Take the lines below beginning at the line that has "-- placed cells" and stopping after the line that has "tap,607,4.05", and print them exactly as they are, with no other lines.

[Source records]
===============
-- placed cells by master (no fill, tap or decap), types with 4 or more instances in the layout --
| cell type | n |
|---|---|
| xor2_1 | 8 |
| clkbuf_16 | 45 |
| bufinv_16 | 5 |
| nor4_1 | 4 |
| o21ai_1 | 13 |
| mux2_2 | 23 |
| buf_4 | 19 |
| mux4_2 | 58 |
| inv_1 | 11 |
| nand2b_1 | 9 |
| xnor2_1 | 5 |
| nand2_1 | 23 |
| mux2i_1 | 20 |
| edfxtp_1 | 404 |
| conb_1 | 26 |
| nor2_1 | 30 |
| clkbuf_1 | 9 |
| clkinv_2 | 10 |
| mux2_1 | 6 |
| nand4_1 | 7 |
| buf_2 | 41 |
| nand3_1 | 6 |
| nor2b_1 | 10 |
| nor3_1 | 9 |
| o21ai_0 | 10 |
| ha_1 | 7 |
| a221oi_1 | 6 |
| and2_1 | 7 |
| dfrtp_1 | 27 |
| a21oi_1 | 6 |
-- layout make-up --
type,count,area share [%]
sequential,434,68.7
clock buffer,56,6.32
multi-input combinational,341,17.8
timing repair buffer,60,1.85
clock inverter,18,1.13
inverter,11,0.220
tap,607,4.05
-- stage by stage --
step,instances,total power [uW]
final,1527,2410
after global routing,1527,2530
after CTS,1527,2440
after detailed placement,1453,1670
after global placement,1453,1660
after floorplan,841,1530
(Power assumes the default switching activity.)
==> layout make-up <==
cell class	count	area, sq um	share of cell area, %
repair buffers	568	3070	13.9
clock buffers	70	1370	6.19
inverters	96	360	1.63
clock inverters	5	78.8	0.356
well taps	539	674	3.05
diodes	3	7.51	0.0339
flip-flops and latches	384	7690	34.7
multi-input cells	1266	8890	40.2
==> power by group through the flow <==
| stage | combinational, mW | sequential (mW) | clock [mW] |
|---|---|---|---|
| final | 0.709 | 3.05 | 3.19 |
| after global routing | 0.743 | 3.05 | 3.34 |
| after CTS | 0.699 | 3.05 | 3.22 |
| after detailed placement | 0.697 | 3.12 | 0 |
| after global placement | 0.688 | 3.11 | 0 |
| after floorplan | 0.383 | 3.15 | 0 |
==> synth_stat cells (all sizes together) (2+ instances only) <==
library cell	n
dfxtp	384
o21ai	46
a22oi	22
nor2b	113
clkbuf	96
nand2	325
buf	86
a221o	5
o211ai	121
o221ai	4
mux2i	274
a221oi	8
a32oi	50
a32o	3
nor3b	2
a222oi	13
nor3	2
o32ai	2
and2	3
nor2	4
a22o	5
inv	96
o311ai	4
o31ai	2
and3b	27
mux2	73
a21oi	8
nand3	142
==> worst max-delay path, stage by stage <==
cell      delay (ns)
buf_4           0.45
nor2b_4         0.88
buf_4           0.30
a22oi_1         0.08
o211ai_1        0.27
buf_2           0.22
===============
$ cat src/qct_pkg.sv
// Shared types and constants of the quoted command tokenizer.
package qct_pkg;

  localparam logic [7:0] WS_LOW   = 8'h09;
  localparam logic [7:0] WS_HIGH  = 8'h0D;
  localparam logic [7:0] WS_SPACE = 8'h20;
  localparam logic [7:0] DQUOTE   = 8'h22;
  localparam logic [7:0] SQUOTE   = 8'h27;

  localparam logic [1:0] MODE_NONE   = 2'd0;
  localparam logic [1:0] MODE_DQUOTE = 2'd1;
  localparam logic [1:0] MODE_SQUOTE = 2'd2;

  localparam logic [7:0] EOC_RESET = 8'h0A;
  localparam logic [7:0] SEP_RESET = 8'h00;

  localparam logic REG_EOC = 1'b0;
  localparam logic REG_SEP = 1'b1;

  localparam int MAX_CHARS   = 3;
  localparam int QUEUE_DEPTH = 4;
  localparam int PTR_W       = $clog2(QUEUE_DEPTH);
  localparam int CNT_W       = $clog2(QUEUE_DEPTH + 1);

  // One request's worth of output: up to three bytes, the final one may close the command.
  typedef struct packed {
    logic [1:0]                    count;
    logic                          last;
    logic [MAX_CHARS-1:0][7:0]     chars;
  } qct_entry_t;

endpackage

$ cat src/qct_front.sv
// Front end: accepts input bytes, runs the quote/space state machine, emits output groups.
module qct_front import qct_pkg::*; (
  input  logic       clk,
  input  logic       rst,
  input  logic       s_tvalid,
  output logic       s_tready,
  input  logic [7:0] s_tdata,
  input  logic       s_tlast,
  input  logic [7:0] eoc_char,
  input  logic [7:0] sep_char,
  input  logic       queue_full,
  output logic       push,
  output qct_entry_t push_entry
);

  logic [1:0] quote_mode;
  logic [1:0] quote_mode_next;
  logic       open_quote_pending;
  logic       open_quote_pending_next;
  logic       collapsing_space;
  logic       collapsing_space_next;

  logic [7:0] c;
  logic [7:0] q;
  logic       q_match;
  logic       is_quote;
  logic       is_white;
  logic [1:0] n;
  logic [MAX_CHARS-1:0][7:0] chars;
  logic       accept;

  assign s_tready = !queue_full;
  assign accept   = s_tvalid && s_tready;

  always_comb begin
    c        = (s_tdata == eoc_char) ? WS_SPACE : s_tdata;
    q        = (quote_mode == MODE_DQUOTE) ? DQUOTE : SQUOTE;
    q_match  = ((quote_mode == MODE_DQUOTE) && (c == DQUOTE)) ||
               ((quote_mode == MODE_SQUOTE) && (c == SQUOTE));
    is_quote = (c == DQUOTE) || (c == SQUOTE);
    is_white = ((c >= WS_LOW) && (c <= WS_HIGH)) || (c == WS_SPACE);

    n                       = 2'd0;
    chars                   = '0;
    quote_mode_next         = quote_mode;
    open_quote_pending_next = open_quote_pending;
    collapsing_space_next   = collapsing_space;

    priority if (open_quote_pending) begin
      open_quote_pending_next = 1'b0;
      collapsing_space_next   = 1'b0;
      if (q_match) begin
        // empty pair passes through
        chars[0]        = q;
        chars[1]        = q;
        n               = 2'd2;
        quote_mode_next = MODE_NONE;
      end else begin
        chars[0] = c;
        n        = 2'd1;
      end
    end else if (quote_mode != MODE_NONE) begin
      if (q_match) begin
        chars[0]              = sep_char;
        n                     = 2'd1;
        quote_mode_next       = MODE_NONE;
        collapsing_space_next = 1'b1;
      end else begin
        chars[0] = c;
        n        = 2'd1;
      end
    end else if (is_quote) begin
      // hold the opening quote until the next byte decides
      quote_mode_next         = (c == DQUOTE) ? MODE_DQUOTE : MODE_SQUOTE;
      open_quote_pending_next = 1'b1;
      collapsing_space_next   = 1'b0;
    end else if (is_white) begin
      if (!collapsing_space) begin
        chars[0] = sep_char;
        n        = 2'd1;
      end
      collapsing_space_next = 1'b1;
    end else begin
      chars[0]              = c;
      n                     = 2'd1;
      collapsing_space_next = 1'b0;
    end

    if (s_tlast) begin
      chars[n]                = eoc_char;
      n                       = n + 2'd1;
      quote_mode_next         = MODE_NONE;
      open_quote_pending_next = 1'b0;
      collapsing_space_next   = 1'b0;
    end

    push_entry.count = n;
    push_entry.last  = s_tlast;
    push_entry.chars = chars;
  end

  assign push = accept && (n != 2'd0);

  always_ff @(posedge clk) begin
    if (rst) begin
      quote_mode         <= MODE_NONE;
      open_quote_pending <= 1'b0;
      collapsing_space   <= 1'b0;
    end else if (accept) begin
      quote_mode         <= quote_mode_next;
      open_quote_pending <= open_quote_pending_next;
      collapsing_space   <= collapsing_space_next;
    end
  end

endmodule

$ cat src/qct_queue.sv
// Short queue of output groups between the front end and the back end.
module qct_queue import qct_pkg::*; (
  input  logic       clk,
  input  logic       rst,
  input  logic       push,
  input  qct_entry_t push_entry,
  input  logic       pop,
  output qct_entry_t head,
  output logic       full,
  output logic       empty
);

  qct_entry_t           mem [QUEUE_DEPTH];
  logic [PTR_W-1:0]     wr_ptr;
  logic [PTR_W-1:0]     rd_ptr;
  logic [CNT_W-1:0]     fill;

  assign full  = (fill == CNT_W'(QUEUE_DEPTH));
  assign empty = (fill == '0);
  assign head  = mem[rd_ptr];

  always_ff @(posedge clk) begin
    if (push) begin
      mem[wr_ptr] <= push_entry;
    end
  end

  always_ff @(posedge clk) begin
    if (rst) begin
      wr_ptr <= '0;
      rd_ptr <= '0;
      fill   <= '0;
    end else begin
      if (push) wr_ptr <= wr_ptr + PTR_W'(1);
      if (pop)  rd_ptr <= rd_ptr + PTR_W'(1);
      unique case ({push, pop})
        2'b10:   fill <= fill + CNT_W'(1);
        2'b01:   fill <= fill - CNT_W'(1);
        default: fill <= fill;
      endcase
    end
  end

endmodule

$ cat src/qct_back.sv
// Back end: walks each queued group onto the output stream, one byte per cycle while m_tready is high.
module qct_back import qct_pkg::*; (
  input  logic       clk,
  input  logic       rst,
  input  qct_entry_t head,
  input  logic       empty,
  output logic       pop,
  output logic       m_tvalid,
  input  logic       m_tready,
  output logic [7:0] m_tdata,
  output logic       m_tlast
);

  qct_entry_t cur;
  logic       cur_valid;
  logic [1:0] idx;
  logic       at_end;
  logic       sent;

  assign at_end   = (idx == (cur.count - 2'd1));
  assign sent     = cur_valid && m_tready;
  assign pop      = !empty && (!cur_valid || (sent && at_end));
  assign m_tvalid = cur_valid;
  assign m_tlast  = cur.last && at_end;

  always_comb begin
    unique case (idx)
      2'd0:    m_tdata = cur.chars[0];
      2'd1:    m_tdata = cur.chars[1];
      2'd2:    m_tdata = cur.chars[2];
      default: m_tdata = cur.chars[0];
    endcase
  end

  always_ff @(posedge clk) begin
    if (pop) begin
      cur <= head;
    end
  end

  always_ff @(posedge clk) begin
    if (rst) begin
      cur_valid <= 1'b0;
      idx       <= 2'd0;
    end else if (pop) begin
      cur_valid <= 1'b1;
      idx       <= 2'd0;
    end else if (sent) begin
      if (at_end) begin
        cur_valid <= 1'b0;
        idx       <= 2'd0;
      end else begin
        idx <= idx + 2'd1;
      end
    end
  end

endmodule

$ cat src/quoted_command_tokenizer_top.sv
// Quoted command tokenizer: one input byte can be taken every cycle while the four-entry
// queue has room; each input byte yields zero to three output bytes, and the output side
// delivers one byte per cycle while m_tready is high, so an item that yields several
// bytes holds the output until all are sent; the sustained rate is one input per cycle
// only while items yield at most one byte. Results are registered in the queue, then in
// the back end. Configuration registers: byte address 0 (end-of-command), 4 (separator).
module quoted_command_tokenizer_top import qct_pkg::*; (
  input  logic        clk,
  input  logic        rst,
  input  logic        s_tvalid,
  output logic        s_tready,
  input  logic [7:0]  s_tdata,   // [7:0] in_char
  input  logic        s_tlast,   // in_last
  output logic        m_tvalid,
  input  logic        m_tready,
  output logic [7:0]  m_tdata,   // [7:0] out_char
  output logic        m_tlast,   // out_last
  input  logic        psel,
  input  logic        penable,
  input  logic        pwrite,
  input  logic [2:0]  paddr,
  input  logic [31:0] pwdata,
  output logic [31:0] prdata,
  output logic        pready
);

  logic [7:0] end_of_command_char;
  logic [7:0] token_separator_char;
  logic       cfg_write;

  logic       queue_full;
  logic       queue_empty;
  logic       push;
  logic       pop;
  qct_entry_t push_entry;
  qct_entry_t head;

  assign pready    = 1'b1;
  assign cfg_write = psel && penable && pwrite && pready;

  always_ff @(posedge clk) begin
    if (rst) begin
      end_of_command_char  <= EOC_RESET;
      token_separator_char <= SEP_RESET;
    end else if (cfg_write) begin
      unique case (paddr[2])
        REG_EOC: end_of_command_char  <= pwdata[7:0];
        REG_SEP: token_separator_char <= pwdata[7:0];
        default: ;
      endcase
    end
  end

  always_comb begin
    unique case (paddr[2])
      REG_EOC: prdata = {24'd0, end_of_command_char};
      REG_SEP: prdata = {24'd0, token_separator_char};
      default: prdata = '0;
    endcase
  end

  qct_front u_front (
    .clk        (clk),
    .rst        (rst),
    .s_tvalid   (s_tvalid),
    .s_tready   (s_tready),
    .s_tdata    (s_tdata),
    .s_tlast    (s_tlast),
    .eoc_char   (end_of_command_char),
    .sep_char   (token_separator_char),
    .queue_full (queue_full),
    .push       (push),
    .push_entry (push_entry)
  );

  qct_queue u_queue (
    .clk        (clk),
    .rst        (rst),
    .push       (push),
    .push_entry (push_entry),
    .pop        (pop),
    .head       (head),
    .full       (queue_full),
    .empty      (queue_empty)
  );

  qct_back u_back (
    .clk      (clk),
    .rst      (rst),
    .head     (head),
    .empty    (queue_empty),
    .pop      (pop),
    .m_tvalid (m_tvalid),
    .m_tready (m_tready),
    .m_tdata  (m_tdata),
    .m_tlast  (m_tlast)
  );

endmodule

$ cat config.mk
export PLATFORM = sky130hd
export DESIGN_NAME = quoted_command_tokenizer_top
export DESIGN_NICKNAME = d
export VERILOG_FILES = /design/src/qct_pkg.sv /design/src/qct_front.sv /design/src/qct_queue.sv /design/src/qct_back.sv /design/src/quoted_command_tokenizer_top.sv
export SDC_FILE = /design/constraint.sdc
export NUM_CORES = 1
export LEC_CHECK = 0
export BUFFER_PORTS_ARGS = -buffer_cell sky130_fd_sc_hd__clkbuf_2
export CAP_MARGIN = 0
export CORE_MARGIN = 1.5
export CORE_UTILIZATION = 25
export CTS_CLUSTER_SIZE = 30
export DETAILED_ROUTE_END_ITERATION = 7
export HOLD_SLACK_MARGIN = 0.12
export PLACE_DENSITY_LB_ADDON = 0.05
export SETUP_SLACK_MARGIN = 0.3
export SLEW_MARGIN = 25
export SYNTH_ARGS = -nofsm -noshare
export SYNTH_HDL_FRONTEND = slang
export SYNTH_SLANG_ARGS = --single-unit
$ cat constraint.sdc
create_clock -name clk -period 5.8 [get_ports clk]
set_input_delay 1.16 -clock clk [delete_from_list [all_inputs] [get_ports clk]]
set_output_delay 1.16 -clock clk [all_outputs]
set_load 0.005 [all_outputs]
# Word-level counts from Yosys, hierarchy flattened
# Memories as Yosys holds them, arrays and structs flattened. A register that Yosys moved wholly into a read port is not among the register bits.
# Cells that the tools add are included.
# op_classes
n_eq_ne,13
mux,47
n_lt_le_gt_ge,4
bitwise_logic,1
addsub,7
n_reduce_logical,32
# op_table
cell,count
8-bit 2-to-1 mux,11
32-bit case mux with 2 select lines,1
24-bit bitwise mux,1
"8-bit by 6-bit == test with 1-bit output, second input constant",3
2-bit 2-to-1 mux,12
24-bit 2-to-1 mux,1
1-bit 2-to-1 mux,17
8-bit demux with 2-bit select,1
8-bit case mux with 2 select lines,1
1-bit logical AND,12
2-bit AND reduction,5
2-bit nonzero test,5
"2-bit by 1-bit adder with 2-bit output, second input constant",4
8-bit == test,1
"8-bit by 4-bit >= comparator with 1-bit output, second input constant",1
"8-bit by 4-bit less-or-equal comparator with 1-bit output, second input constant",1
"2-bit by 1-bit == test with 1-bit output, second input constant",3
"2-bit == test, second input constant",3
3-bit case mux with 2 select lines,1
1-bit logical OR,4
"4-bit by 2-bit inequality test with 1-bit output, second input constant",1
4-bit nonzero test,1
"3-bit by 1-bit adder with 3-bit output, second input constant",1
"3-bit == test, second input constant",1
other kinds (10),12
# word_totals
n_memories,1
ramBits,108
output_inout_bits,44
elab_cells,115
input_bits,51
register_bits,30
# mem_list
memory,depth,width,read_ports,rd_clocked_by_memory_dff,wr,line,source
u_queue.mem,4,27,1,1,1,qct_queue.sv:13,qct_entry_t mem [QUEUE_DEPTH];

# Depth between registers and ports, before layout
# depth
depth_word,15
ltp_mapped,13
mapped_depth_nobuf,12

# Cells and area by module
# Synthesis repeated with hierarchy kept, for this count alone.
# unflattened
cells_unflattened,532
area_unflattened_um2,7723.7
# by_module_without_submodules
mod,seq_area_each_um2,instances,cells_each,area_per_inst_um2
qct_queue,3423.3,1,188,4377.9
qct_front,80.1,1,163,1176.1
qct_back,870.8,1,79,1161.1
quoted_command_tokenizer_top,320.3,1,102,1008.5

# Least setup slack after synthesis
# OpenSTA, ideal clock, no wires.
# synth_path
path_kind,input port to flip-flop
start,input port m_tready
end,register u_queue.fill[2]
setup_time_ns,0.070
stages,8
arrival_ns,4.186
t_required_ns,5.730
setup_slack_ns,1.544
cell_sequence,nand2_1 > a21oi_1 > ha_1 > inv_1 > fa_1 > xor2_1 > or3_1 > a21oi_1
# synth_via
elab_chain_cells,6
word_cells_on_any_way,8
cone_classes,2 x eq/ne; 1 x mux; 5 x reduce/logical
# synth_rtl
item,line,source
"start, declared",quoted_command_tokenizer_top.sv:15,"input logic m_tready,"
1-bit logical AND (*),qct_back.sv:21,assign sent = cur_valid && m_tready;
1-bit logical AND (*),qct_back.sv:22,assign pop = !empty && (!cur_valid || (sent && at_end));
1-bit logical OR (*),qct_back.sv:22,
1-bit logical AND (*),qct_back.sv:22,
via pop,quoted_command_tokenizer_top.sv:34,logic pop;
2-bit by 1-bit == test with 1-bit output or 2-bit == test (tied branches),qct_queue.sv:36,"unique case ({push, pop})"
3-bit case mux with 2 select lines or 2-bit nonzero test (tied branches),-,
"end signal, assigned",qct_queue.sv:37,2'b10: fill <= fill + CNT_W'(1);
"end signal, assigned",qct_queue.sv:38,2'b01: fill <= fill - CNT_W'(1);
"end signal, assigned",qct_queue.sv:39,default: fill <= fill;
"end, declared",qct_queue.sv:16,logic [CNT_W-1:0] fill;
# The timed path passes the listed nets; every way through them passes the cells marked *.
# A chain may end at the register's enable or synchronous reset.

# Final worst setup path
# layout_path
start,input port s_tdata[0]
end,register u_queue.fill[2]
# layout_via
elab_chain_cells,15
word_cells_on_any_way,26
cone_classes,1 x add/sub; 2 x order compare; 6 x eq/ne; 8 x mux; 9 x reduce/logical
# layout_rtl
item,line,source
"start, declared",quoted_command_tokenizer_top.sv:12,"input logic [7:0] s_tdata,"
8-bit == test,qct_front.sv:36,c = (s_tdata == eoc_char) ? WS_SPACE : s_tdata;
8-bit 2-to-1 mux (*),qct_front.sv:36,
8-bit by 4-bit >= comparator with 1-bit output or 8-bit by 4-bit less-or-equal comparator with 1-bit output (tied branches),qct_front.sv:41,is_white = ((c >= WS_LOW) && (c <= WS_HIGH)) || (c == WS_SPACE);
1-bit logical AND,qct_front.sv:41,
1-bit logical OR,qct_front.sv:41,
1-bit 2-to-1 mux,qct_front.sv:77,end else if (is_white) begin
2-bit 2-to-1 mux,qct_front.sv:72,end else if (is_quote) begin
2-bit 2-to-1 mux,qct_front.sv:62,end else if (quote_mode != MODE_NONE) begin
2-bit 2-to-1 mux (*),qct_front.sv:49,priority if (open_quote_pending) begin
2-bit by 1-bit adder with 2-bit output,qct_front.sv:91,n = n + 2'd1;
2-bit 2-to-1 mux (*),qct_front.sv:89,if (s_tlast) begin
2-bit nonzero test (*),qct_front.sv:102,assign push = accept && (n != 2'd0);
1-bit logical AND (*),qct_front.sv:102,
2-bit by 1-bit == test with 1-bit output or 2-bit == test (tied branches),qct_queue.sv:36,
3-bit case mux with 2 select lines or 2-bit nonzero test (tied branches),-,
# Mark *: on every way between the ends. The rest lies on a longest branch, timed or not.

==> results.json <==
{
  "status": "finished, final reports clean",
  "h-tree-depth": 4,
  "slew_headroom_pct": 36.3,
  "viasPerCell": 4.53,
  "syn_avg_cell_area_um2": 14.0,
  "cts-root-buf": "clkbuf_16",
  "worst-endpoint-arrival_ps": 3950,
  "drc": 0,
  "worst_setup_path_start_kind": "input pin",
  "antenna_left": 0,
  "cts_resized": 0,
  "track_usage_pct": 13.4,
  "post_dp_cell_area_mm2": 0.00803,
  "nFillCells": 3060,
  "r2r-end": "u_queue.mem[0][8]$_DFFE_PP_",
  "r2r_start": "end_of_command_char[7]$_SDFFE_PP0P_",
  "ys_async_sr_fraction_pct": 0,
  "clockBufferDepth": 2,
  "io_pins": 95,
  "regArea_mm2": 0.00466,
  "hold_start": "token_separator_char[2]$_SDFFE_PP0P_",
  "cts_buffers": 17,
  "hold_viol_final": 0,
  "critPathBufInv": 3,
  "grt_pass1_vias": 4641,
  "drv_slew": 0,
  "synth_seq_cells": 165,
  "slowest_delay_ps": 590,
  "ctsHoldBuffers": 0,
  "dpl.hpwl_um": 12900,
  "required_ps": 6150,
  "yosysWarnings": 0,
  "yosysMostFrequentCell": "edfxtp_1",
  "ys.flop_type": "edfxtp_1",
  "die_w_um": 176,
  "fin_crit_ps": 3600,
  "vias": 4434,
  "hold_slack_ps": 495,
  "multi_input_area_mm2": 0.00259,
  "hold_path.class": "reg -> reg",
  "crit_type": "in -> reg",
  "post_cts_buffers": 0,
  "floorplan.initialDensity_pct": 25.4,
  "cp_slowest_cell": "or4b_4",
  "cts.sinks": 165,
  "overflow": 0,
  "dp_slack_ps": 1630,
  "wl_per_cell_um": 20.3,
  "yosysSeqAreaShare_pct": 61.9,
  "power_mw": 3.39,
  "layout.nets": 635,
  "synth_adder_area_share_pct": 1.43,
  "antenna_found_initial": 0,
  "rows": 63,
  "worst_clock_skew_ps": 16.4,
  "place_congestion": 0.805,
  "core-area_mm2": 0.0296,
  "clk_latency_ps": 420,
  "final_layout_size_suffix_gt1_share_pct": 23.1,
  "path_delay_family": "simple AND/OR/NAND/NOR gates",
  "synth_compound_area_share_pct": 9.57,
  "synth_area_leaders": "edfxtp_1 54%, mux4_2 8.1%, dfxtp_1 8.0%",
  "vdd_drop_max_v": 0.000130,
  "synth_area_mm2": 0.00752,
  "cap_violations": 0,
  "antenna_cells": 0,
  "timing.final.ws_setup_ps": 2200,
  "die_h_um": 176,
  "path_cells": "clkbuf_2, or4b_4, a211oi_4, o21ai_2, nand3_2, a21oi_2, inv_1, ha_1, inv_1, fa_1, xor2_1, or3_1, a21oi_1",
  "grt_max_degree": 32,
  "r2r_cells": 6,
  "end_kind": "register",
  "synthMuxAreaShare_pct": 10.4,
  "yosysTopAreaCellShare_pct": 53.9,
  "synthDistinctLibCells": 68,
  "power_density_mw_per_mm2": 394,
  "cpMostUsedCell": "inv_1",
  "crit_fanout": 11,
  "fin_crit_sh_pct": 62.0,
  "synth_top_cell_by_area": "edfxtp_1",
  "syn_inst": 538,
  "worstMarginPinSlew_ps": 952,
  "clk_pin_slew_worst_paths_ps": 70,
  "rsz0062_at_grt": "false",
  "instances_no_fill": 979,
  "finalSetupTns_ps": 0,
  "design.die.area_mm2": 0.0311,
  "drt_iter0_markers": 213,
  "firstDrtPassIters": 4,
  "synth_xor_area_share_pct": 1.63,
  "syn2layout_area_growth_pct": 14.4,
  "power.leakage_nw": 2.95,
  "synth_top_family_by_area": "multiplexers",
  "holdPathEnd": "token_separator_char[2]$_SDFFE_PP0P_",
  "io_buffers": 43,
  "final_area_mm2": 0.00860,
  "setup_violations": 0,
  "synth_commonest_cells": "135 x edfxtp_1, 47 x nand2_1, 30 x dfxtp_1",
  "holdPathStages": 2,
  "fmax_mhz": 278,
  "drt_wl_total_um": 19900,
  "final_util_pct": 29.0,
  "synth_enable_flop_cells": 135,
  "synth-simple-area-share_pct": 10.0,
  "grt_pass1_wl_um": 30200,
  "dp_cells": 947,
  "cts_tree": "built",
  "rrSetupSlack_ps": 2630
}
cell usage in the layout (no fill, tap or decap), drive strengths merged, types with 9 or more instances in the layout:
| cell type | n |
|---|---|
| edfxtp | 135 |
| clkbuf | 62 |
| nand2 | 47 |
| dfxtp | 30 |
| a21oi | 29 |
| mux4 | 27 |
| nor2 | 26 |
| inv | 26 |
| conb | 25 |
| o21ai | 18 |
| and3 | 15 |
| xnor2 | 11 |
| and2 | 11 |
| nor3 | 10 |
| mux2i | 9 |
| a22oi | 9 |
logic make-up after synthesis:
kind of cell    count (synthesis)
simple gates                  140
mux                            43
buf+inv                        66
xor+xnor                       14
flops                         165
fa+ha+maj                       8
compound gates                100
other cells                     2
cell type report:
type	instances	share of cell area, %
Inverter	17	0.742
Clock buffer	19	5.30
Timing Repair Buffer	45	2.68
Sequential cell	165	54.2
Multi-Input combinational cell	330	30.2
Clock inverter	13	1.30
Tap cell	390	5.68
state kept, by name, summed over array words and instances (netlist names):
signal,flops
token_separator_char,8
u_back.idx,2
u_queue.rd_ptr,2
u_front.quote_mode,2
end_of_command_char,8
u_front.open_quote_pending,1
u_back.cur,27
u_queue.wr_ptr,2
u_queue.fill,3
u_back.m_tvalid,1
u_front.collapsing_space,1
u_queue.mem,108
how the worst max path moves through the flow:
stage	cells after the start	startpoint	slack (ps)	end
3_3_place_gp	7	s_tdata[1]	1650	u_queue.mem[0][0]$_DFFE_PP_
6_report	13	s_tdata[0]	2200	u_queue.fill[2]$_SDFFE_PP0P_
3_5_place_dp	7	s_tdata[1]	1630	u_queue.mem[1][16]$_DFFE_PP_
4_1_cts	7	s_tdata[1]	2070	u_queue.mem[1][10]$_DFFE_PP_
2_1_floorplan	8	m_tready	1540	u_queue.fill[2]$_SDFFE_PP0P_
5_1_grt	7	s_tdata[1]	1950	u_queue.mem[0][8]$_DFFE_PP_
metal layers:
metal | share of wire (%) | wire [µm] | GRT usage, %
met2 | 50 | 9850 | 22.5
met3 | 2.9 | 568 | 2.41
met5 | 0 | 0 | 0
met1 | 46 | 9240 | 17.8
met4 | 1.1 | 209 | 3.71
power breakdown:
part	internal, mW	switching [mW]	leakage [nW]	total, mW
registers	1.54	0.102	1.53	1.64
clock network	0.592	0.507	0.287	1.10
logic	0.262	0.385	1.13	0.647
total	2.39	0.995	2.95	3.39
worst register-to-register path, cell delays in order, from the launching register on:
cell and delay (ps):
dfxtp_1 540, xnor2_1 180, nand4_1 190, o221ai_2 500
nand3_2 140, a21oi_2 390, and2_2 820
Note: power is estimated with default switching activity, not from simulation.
===============
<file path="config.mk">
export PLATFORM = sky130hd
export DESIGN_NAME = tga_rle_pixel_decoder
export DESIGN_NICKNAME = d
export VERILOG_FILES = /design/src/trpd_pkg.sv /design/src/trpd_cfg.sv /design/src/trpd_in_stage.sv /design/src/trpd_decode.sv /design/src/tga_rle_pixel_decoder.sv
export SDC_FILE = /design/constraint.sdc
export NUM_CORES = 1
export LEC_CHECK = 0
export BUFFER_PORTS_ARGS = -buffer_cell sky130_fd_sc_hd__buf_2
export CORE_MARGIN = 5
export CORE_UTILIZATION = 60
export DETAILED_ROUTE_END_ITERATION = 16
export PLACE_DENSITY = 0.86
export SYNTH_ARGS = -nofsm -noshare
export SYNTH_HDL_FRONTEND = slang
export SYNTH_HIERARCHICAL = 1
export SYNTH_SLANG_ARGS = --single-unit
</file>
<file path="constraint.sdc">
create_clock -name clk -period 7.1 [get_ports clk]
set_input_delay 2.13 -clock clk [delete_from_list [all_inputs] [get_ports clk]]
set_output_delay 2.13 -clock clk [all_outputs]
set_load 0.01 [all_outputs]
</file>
===============
SOLUTION FOR THIS TASK –
-- placed cells by master (no fill, tap or decap), types with 4 or more instances in the layout --
| cell type | n |
|---|---|
| xor2_1 | 8 |
| clkbuf_16 | 45 |
| bufinv_16 | 5 |
| nor4_1 | 4 |
| o21ai_1 | 13 |
| mux2_2 | 23 |
| buf_4 | 19 |
| mux4_2 | 58 |
| inv_1 | 11 |
| nand2b_1 | 9 |
| xnor2_1 | 5 |
| nand2_1 | 23 |
| mux2i_1 | 20 |
| edfxtp_1 | 404 |
| conb_1 | 26 |
| nor2_1 | 30 |
| clkbuf_1 | 9 |
| clkinv_2 | 10 |
| mux2_1 | 6 |
| nand4_1 | 7 |
| buf_2 | 41 |
| nand3_1 | 6 |
| nor2b_1 | 10 |
| nor3_1 | 9 |
| o21ai_0 | 10 |
| ha_1 | 7 |
| a221oi_1 | 6 |
| and2_1 | 7 |
| dfrtp_1 | 27 |
| a21oi_1 | 6 |
-- layout make-up --
type,count,area share [%]
sequential,434,68.7
clock buffer,56,6.32
multi-input combinational,341,17.8
timing repair buffer,60,1.85
clock inverter,18,1.13
inverter,11,0.220
tap,607,4.05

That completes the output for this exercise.